Aim of the task =>
Keep only the lines that hold the string "other", filtering out the rest of the entries below.
(Stored data Opens)
`config.mk`:
```
export PLATFORM = sky130hd
export DESIGN_NAME = pixel_readout
export DESIGN_NICKNAME = d
export VERILOG_FILES = /design/src/rtl/pixel_readout_pkg.sv /design/src/rtl/pixel_frame_fifo.sv /design/src/rtl/pixel_readout.sv
export SDC_FILE = /design/constraint.sdc
export NUM_CORES = 1
export LEC_CHECK = 0
export ABC_AREA = 1
export CAP_MARGIN = 10
export CORE_ASPECT_RATIO = 0.8
export CORE_MARGIN = 4
export CORE_UTILIZATION = 52
export CTS_CLUSTER_SIZE = 20
export DETAILED_ROUTE_END_ITERATION = 7
export HOLD_SLACK_MARGIN = 0.1
export PLACE_DENSITY_LB_ADDON = 0.12
export SKIP_CTS_REPAIR_TIMING = 1
export SLEW_MARGIN = 40
export SYNTH_ARGS = -nofsm -noshare
export SYNTH_HDL_FRONTEND = slang
export SYNTH_HIERARCHICAL = 1
export SYNTH_SLANG_ARGS = --single-unit
```
`constraint.sdc`:
```
create_clock -name clk -period 3.7 [get_ports clk]
set_input_delay 0.555 -clock clk [delete_from_list [all_inputs] [get_ports clk]]
set_output_delay 0.555 -clock clk [all_outputs]
set_load 0.005 [all_outputs]
```
`src/rtl/pixel_readout_pkg.sv`:
```
// Shared defaults and sample/frame types for the pixel readout capture path.
package pixel_readout_pkg;

  localparam int DEF_DATA_W     = 8;
  localparam int DEF_NUM_PIX    = 4;
  localparam int DEF_FIFO_DEPTH = 4;

  typedef logic [DEF_DATA_W-1:0] pix_t;
  typedef pix_t [DEF_NUM_PIX-1:0] frame_t;

endpackage

```
`src/rtl/pixel_frame_fifo.sv`:
```
// Synchronous FIFO of whole frames. Pointers carry a wrap bit so that
// full and empty are distinguishable and count reaches DEPTH when full.
module pixel_frame_fifo
  import pixel_readout_pkg::*;
#(
  parameter type T     = frame_t,
  parameter int  DEPTH = DEF_FIFO_DEPTH
) (
  input  logic                   clk,
  input  logic                   reset,
  input  logic                   wr,
  input  T                       wr_data,
  input  logic                   pop,
  output T                       head,
  output logic                   full,
  output logic                   empty,
  output logic [$clog2(DEPTH):0] count
);

  localparam int AW = $clog2(DEPTH);
  localparam logic [AW:0] PTR_ONE = {{AW{1'b0}}, 1'b1};

  T             mem [DEPTH];
  logic [AW:0]  wr_ptr;
  logic [AW:0]  rd_ptr;

  assign count = wr_ptr - rd_ptr;
  assign empty = (wr_ptr == rd_ptr);
  assign full  = (wr_ptr[AW] != rd_ptr[AW]) && (wr_ptr[AW-1:0] == rd_ptr[AW-1:0]);
  assign head  = mem[rd_ptr[AW-1:0]];

  // Advance write/read pointers on accepted writes and pops.
  always_ff @(posedge clk or posedge reset) begin
    if (reset) begin
      wr_ptr <= '0;
      rd_ptr <= '0;
    end else begin
      if (wr)  wr_ptr <= wr_ptr + PTR_ONE;
      if (pop) rd_ptr <= rd_ptr + PTR_ONE;
    end
  end

  // Frame storage.
  // NOTE: the array is deliberately not reset; the pointers alone define which
  // entries are live, and leaving memories out of reset lets them map to RAM.
  always_ff @(posedge clk) begin
    if (wr) mem[wr_ptr[AW-1:0]] <= wr_data;
  end

endmodule

```
`src/rtl/pixel_readout.sv`:
```
// Pixel readout capture stage: samples the shared pixel bus under the read
// strobes, commits complete frames into a frame FIFO, and serialises queued
// frames one pixel per beat on a valid/ready stream.
module pixel_readout
  import pixel_readout_pkg::*;
#(
  parameter int DATA_W     = DEF_DATA_W,
  parameter int NUM_PIX    = DEF_NUM_PIX,
  parameter int FIFO_DEPTH = DEF_FIFO_DEPTH
) (
  input  logic                          clk,
  input  logic                          reset,
  input  logic [NUM_PIX-1:0]            read,
  input  logic [DATA_W-1:0]             pixData,
  output logic [DATA_W-1:0]             out_data,
  output logic [$clog2(NUM_PIX)-1:0]    out_idx,
  output logic                          out_last,
  output logic                          out_valid,
  input  logic                          out_ready,
  output logic [$clog2(FIFO_DEPTH):0]   frames_pending,
  output logic [7:0]                    drop_count,
  output logic                          proto_err,
  input  logic                          err_clr
);

  localparam int IDX_W = $clog2(NUM_PIX);
  localparam logic [IDX_W-1:0] LAST_IDX = IDX_W'(NUM_PIX - 1);
  localparam logic [IDX_W-1:0] IDX_ONE  = IDX_W'(1);

  typedef logic [DATA_W-1:0] cap_pix_t;
  typedef cap_pix_t [NUM_PIX-1:0] cap_frame_t;

  cap_frame_t          stage;
  cap_frame_t          head;
  logic [NUM_PIX-1:0]  read_d;
  logic [NUM_PIX-1:0]  got;
  logic [NUM_PIX-1:0]  fell;
  logic                multi;
  logic                commit;
  logic                frame_ok;
  logic                wr;
  logic                drop;
  logic                beat;
  logic                pop;
  logic                full;
  logic                empty;
  logic [IDX_W-1:0]    b;

  // Strobe decode. A frame is complete only if every pixel's strobe has fallen
  // since the last commit, including the last pixel falling on this very edge.
  assign multi    = $countones(read) > 1;
  assign fell     = read_d & ~read;
  assign commit   = fell[NUM_PIX-1];
  assign frame_ok = (&(got | fell)) && !multi;

  // A full FIFO still accepts the commit when the head frame leaves on the same edge.
  assign beat = out_valid && out_ready;
  assign pop  = beat && (b == LAST_IDX);
  assign wr   = commit && frame_ok && (!full || pop);
  assign drop = commit && !wr;

  // Stream view of the head frame; data is forced to zero while nothing is queued.
  assign out_valid = !empty;
  assign out_idx   = b;
  assign out_last  = out_valid && (b == LAST_IDX);
  assign out_data  = out_valid ? head[b] : '0;

  // Capture: a lone strobe loads its pixel's slot every cycle, so the last sample wins.
  // NOTE: sequential state uses non-blocking assignments so every flop samples
  // pre-edge values regardless of block ordering.
  always_ff @(posedge clk or posedge reset) begin
    if (reset) begin
      stage <= '0;
    end else if (!multi) begin
      for (int k = 0; k < NUM_PIX; k++) begin
        if (read[k]) stage[k] <= pixData;
      end
    end
  end

  // Edge history and per-pixel completion flags; a bus conflict poisons the frame.
  always_ff @(posedge clk or posedge reset) begin
    if (reset) begin
      read_d <= '0;
      got    <= '0;
    end else begin
      read_d <= read;
      if (commit || multi) got <= '0;
      else                 got <= got | fell;
    end
  end

  // Error reporting; a clear wins over a same-cycle set or increment.
  always_ff @(posedge clk or posedge reset) begin
    if (reset) begin
      proto_err  <= 1'b0;
      drop_count <= '0;
    end else if (err_clr) begin
      proto_err  <= 1'b0;
      drop_count <= '0;
    end else begin
      if (multi) proto_err <= 1'b1;
      if (drop && (drop_count != 8'hFF)) drop_count <= drop_count + 8'd1;
    end
  end

  // Beat counter walks the head frame and wraps only when the frame is popped.
  always_ff @(posedge clk or posedge reset) begin
    if (reset) begin
      b <= '0;
    end else if (beat) begin
      b <= (b == LAST_IDX) ? '0 : b + IDX_ONE;
    end
  end

  pixel_frame_fifo #(
    .T     (cap_frame_t),
    .DEPTH (FIFO_DEPTH)
  ) u_fifo (
    .clk     (clk),
    .reset   (reset),
    .wr      (wr),
    .wr_data (stage),
    .pop     (pop),
    .head    (head),
    .full    (full),
    .empty   (empty),
    .count   (frames_pending)
  );

endmodule

```
; Word-level counts from Yosys, hierarchy flattened
; Memory sizes are Yosys's and may differ from the RTL's.
; Index checks and enable logic that the tools add are counted.
[word_totals]
reg_bits = 57
latch_bits = 0
ram_bits = 128
mem_bits_ro = 0
inputBits = 16
out_inout_bits = 24
wordCells = 64
memories = 1
[classes]
add_sub_neg = 8
n_mul = 0
n_div = 0
order_cmp = 2
eq_ne = 5
n_shift = 0
mux = 11
bitwise = 4
reduce_logical = 22
[mem_list]
columns = memory, words, word_bits, rd, rd_ports_with_merged_regs, wr, line_no
row1 = u_fifo.mem, 4, 32, 1, 0, 1, pixel_frame_fifo.sv:23  ; T mem [DEPTH];
[ops]
columns = op, n
row1 = $mux 8, 4
row2 = $bmux 8 s2, 1
row3 = $logic_and 1x1->1, 9
row4 = $add 8x1->8 const B, 1
row5 = $ne 8x8->1 const B, 1
row6 = $reduce_and 2->1, 4
row7 = $add 3x1->3 const B, 2
row8 = $add 1x1->2, 2
row9 = $and 4x4->4, 1
row10 = $logic_not 1->1, 4
row11 = $mux 1, 4
row12 = $mux 4, 1
row13 = $not 4->4, 1
row14 = $or 4x4->4, 1
row15 = $reduce_and 4->1, 1
row16 = $reduce_bool 2->1, 2
row17 = $add 2x2->3, 1
row18 = $eq 3x3->1, 1
row19 = $gt 3x1->1 const B, 1
row20 = $lt 2x3->1 const B, 1
row21 = $sub 3x3->3, 1
row22 = $add 2x1->2 const B, 1
row23 = $eq 2x2->1, 1
row24 = $eq 2x2->1 const B, 1
row25 = other kinds (4), 5

; Longest topological paths before layout
; Gate-level depths: netlist of run 1.
[depth]
word_depth = 12
ltp_mapped = 17
mapped_depth_nobuf = 13

; Cells and area by module
; Netlist of run 1, hierarchy kept.
[modules_own_cells]
columns = mod, instances, cells_per_inst, area_each_um2
row1 = pixel_frame_fifo, 1, 554, 5815.6
row2 = pixel_readout, 1, 306, 2473.6

; Worst setup path after synthesis of run 1
; OpenSTA, ideal clock, no wires.
[synth_timing]
path_kind = input -> register
startpoint = input read[0]
endpoint = memory u_fifo/mem[3][0] (netlist name), enable pin
arrival_time_ns = 2.664
slack_ns = 0.649
path_stages = 11
cell_sequence = inv_1 fa_1 inv_1 a21oi_4 nand2_2 nor2_2 nand2_4 inv_1 clkbuf_1 nand2_1 inv_1
[synth_via]
elab_chain_cells = 9
word_cells_on_any_way = 13
[synth_rtl]
columns = item, line_no
row1 = from (decl), pixel_readout.sv:13  ; input logic [NUM_PIX-1:0] read,
row2 = $add 1x1->2 (not written as such) or $not 4->4 (tied branches), "pixel_readout.sv:51, pixel_readout.sv:52"
row3 = $add 2x2->3 (not written as such) or $and 4x4->4 (tied branches), "pixel_readout.sv:51, pixel_readout.sv:52"
row4 = $gt 3x1->1 or $or 4x4->4 (tied branches), "pixel_readout.sv:51, pixel_readout.sv:54"
row5 = $logic_not 1->1 or $reduce_and 4->1 (tied branches), n/a
row6 = $logic_and 1x1->1 (*), pixel_readout.sv:54  ; assign frame_ok = (&(got | fell)) && !multi;
row7 = $logic_and 1x1->1 (*) (2 in series), pixel_readout.sv:59  ; assign wr = commit && frame_ok && (!full || pop);
row8 = named net wr, pixel_readout.sv:41  ; logic wr;
row9 = $mux 1 (*), pixel_frame_fifo.sv:47  ; if (wr) mem[wr_ptr[AW-1:0]] <= wr_data;
row10 = $mux 1 (not written as such) (*), pixel_frame_fifo.sv:47
row11 = to (decl), pixel_frame_fifo.sv:23
; The timed path passes the listed nets; every way through them passes the cells marked *.

; Worst setup path in the final report of run 1
[layout_timing]
startpoint = register b[1] (netlist: out_idx[1])
endpoint = output out_data[0]
[layout_via]
elab_chain_cells = 3
[layout_rtl]
columns = item, line_no
row1 = from (decl), pixel_readout.sv:47  ; logic [IDX_W-1:0] b;
row2 = from (signal assigned), pixel_readout.sv:112  ; b <= (b == LAST_IDX) ? '0 : b + IDX_ONE;
row3 = $bmux 8 s2, pixel_readout.sv:66  ; assign out_data = out_valid ? head[b] : '0;
row4 = $mux 8 (not written as such), pixel_readout.sv:66
row5 = $mux 8, pixel_readout.sv:66
row6 = to (decl), pixel_readout.sv:15  ; output logic [DATA_W-1:0] out_data,
; Every way passes these cells. The select of a mux whose other input is x is not followed.

==> metrics.csv, run 1 <==
metric,value,unit
startpoint_type,flip-flop,
clk_latency,0.43,ns
drive_gt1_frac,0.0647,
vdd.ir_drop.worst,0.329,mV
slew_viol_final,0,
antenna_found_initial,0,
synthToLayoutAreaGrowth,14.2,%
maxCapViolations,0,
synth-main-ff-cell,edfxtp_1,
reg2regPathDepth,15,
drc,0,
worstPathMaxFanout,11,
grt_pass1_vias,5250,
root_buffer,clkbuf_16,
clk_pin_slew_worst_paths,0.07,ns
antenna_cells,0,
cp_slowest_cell,dfrtp_1,
nFillCells,1282,
setup_viol,0,
avgSynthCellArea,9.64,µm²
r2r_slack,0.84,ns
yosys-top-cells-count,"242 x nand2_1, 175 x inv_1, 128 x edfxtp_1",
wl,17300,µm
synth_top_area_share,0.464,
yosysWarnings,6,
dr.pass1.iters,5,
synth_largest_area_cell,edfxtp_1,
floorplan.initialDensity,0.541,
worst_pin_slew,0.731,ns
total_power,0.00621,W
synth_area,8290,µm²
drtIter0Drc,409,
cts_tree,yes,
end_kind,primary output,
r2r_end,u_fifo/mem[3][6]$_DFFE_PP_,
p_per_area,656,nW/µm²
routed_via_density,4.99,
slew-limit-headroom,0.512,
cellLeakagePower,4.42,nW
cts_buffer_depth,2,
status,completed,
fmax,295,MHz
cts_made_buffers,17,
crit_end,out_data[0],
finalSetupTns,0,ns
startpoint,out_idx[1]$_DFFE_PP0N_,
fin_skew,0.0108,ns
core_area,15300,µm²
cp.arrival,2.83,ns
gp_congestion,0.778,
synth_enable_flop_cells,128,
ys_seq_elements,184,
nets,926,
slowest_delay,0.66,ns
cts_sinks,184,
wl_per_cell,15.4,µm
overflow,0,
finalHoldViolCount,0,
die_w,149,µm
h-tree-depth,4,
port_buffers,39,
hp-class,primary input to asynchronous set/reset pin,
die_y,121,µm
period_share,0.916,
netlist-cell-type-count,27,
async_flop_share,0.304,
r2r-start,u_fifo/rd_ptr[0]$_DFFE_PP0P_,
dpl.hpwl,10900,µm
path_cells,"clkinv_1, nor2_1, o21ai_0, a21oi_1, clkdlybuf4s50_1",
rsz0062_at_grt,false,
min_period,3.39,ns
grt_usage,0.203,
dieArea,18000,µm²
ios,40,
grt_pass1_wl,27800,µm
yosysSeqAreaShare,0.633,
synth_area_leaders,"edfxtp_1 46%, dfrtp_1 17%, nand2_1 11%, inv_1 7.9%, nand3_1 4.8%",
required,3.14,ns
yosysMostFrequentCell,nand2_1,
synth_fp_nets,887,
row_count,40,
grt_max_degree,43,
drtAntennaViolNets,0,
synth_cells,860,
crit_type,flip-flop to primary output,
vias,5594,
==> worst min-delay path by stage <==
stage / start / end / slack [ns] / cells past startpoint
3_3_place_gp: stage[26]$_DFFE_PP0P_ / u_fifo/mem[3][26]$_DFFE_PP_ / 0.49 / 0
4_1_cts: reset / u_fifo/wr_ptr[1]$_DFFE_PP0P_ / 0.42 / 2
2_1_floorplan: reset / u_fifo/rd_ptr[0]$_DFFE_PP0P_ / 0.35 / 1
6_report: reset / u_fifo/wr_ptr[1]$_DFFE_PP0P_ / 0.42 / 2
5_1_grt: reset / u_fifo/wr_ptr[1]$_DFFE_PP0P_ / 0.45 / 2
3_5_place_dp: proto_err$_DFFE_PP0P_ / proto_err$_DFFE_PP0P_ / 0.50 / 2
==> logic make-up (layout without fill, tap and decap cells) <==
family / after synthesis / count (layout) / share of synthesized area
fa+ha+maj: 11 / 11 / 0.0184
simple gates: 381 / 381 / 0.192
xor+xnor: 4 / 4 / 0.00423
buf+inv: 212 / 264 / 0.109
flops: 184 / 184 / 0.633
compound gates: 68 / 68 / 0.0438
==> layer usage <==
metal,global-route usage,wire (µm),part of all wire,vias up
met5,0,0,0,-
met4,0.0537,217,0.013,0
met3,0.0433,1100,0.064,18
met2,0.325,8010,0.46,187
met1,0.284,7930,0.46,2611
li1,-,-,-,2778
==> registers in the layout (all words and copies together), names as in the netlist <==
signal / flops
drop_count: 8
out_idx: 2
got: 3
u_fifo/rd_ptr: 3
read_d: 4
u_fifo/mem: 128
proto_err: 1
u_fifo/wr_ptr: 3
stage: 32
==> critical path, delay by kind of cell (launching register included) <==
kind                   cells  cell delay [ns]
AOI/OAI and AO/OA          2             0.44
buffers and inverters      2             1.10
DFF                        1             0.66
and+or+nand+nor            1             0.20
==> per-stage QoR <==
stage	cells	setup slack (ns)	util	hold slack (ns)	area, µm²
after floorplan	860	0.649	-	0.346	8290
after detailed placement	1090	0.425	0.579	0.496	8860
after global placement	1090	0.510	0.579	0.490	8860
after global routing	1122	0.0866	0.618	0.450	9460
after CTS	1122	0.295	0.618	0.420	9460
final	1122	0.310	0.618	0.424	9460
==> cell type report <==
type / instances / area, µm² / share of cell area
repair buffers: 51 / 531 / 0.0561
inverters: 181 / 683 / 0.0722
well taps: 210 / 263 / 0.0278
multi-input cells: 464 / 2140 / 0.226
flip-flops and latches: 184 / 5250 / 0.554
clock inverters: 14 / 149 / 0.0157
clock buffers: 18 / 450 / 0.0476
==> where the power goes <==
part / switching (W) / internal [W]
Combinational: 0.00114 / 0.000718
Sequential: 0.000160 / 0.00239
Clock: 0.000808 / 0.000998
Total: 0.00211 / 0.00411
==> cells in the final DEF (no fill, tap or decap), drive strengths merged, types with 8 or more instances in the layout <==
master	instances
a21oi	15
buf	12
clkbuf	18
clkdlybuf4s50	39
dfrtp	56
edfxtp	128
ha	9
inv	188
nand2	245
nand3	80
nand4	8
nor2	45
o21ai	53
(Power assumes the default switching activity.)
==> inputs of run 2 (changes only) <==
--- a/config.mk
+++ b/config.mk
@@ -13,10 +13,11 @@
 export CTS_CLUSTER_SIZE = 20
 export DETAILED_ROUTE_END_ITERATION = 7
 export HOLD_SLACK_MARGIN = 0.1
-export PLACE_DENSITY_LB_ADDON = 0.12
+export PLACE_DENSITY = 0.79
 export SKIP_CTS_REPAIR_TIMING = 1
 export SLEW_MARGIN = 40
 export SYNTH_ARGS = -nofsm -noshare
 export SYNTH_HDL_FRONTEND = slang
 export SYNTH_HIERARCHICAL = 1
 export SYNTH_SLANG_ARGS = --single-unit
+export TNS_END_PERCENT = 30
==> metrics.csv, run 2 (synthesis gave the netlist of run 1 again) <==
metric,value,unit,change
status,completed,,unchanged
vdd.ir_drop.worst,0.342,mV,was 0.329 mV
setup_viol,0,,unchanged
drive_gt1_frac,0.0646,,was 0.0647
pwr-share-comb,0.308,,was 0.299
grt_pass1_vias,5761,,was 5250
worstPathMaxFanout,39,,was 11
cts_sinks,184,,unchanged
wl_per_cell,16.4,µm,was 15.4 µm
clk_pin_slew_worst_paths,0.06,ns,was 0.07 ns
internal-power,0.00421,W,was 0.00411 W
wl,18500,µm,was 17300 µm
final_cell_mix,"242 x nand2_1, 174 x inv_1, 128 x edfxtp_1",,unchanged
drc,0,,unchanged
ios,40,,unchanged
maxCapViolations,0,,unchanged
gp_congestion,0.826,,was 0.778
required,3.14,ns,about the same
seqPwrFrac,0.403,,was 0.411
port_buffers,39,,unchanged
worst_pin_slew,0.786,ns,was 0.731 ns
antenna_cells,0,,unchanged
slew-limit-headroom,0.476,,was 0.512
vias,5832,,was 5594
p_per_area,665,nW/µm²,was 656 nW/µm²
grt_pass1_wl,29300,µm,was 27800 µm
grt_max_degree,58,,was 43
largest_register_ffs,128,,unchanged
root_buffer,clkbuf_16,,unchanged
dieArea,18000,µm²,unchanged
cellLeakagePower,4.43,nW,was 4.42 nW
cp.arrival,2.88,ns,was 2.83 ns
holdWs,0.401,ns,was 0.424 ns
swShare,0.332,,was 0.339
slew_viol_final,0,,unchanged
min_period,3.43,ns,was 3.39 ns
drtAntennaViolNets,0,,unchanged
core_area,15300,µm²,unchanged
period_share,0.927,,was 0.916
final_common_cell,nand2_1,,unchanged
startpoint_type,flip-flop,,unchanged
fmax,291,MHz,was 295 MHz
routed_via_density,5.19,,was 4.99
cts_made_buffers,17,,unchanged
nets,927,,was 926
end_kind,primary output,,unchanged
r2r_slack,0.76,ns,was 0.84 ns
grt_usage,0.213,,was 0.203
overflow,0,,unchanged
drtIter0Drc,467,,was 409
synthToLayoutAreaGrowth,14.4,%,was 14.2%
die_w,149,µm,unchanged
rsz0062_at_grt,false,,unchanged
p_switching,0.00209,W,was 0.00211 W
row_count,40,,unchanged
cts_buffer_depth,2,,unchanged
crit_type,flip-flop to primary output,,unchanged
clk_latency,0.43,ns,about the same
antenna_found_initial,0,,unchanged
dpl.hpwl,11200,µm,was 10900 µm
p_clk_frac,0.289,,was 0.291
floorplan.initialDensity,0.541,,unchanged
fin_skew,0.00575,ns,was 0.0108 ns
hp-class,primary input to asynchronous set/reset pin,,unchanged
finalSetupTns,0,ns,unchanged
cts_tree,yes,,unchanged
dr.pass1.iters,5,,unchanged
nFillCells,1221,,was 1282
die_y,121,µm,unchanged
h-tree-depth,4,,unchanged
finalHoldViolCount,0,,unchanged
==> run 2: power by group through the flow <==
stage	sequential, W	clock (W)	combinational, W
floorplan	0.00252	0	0.00126
global placement	0.00257	0	0.00185
detailed placement	0.00258	0	0.00190
CTS	0.00254	0.00184	0.00193
global route	0.00257	0.00192	0.00214
finish	0.00254	0.00182	0.00194
==> run 2: metal layers <==
metal	global-route usage	wire length, µm
met1	0.265	7510
met2	0.372	9480
met3	0.0422	1160
met4	0.0772	315
met5	0	0
==> run 2: metrics by stage <==
stage	total power [W]	util	std cells	area [µm²]	setup slack [ns]
2_1_floorplan	0.00378	-	860	8290	0.649
4_1_cts	0.00631	0.619	1123	9480	0.276
6_report	0.00630	0.619	1123	9480	0.268
5_1_grt	0.00663	0.619	1123	9480	0.0929
3_3_place_gp	0.00442	0.580	1091	8880	0.490
3_5_place_dp	0.00449	0.580	1091	8890	0.443
==> run 2: cell type report <==
class | count | area, µm² | share of cell area
flip-flops and latches | 184 | 5250 | 0.553
multi-input cells | 464 | 2150 | 0.226
inverters | 181 | 681 | 0.0718
repair buffers | 52 | 551 | 0.0581
clock buffers | 20 | 447 | 0.0471
well taps | 210 | 263 | 0.0277
clock inverters | 12 | 150 | 0.0158
==> run 2: final timing paths <==
path,start,end,cells past startpoint
hold reg to reg,proto_err$_DFFE_PP0P_,proto_err$_DFFE_PP0P_,2
hold / removal,reset,u_fifo/wr_ptr[0]$_DFFE_PP0P_,2
setup / recovery,u_fifo/rd_ptr[0]$_DFFE_PP0P_,out_data[6],10
max in group asynchronous,reset,stage[16]$_DFFE_PP0P_,3
setup reg to reg,u_fifo/rd_ptr[0]$_DFFE_PP0P_,u_fifo/mem[3][12]$_DFFE_PP_,13
min in group clk,proto_err$_DFFE_PP0P_,proto_err$_DFFE_PP0P_,2
==> run 2: worst max-delay path, cell delays in order (launching register included) <==
cell             delay, ns
dfrtp_2               0.52
inv_2                 0.57
buf_4                 0.31
nand2_1               0.07
nand3_1               0.07
nand2_1               0.05
nor2_1                0.10
nor2_1                0.04
o21ai_0               0.09
a21oi_1               0.12
clkdlybuf4s50_1       0.49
(Stored data Closes)
Task response =>
row25 = other kinds (4), 5
; Every way passes these cells. The select of a mux whose other input is x is not followed.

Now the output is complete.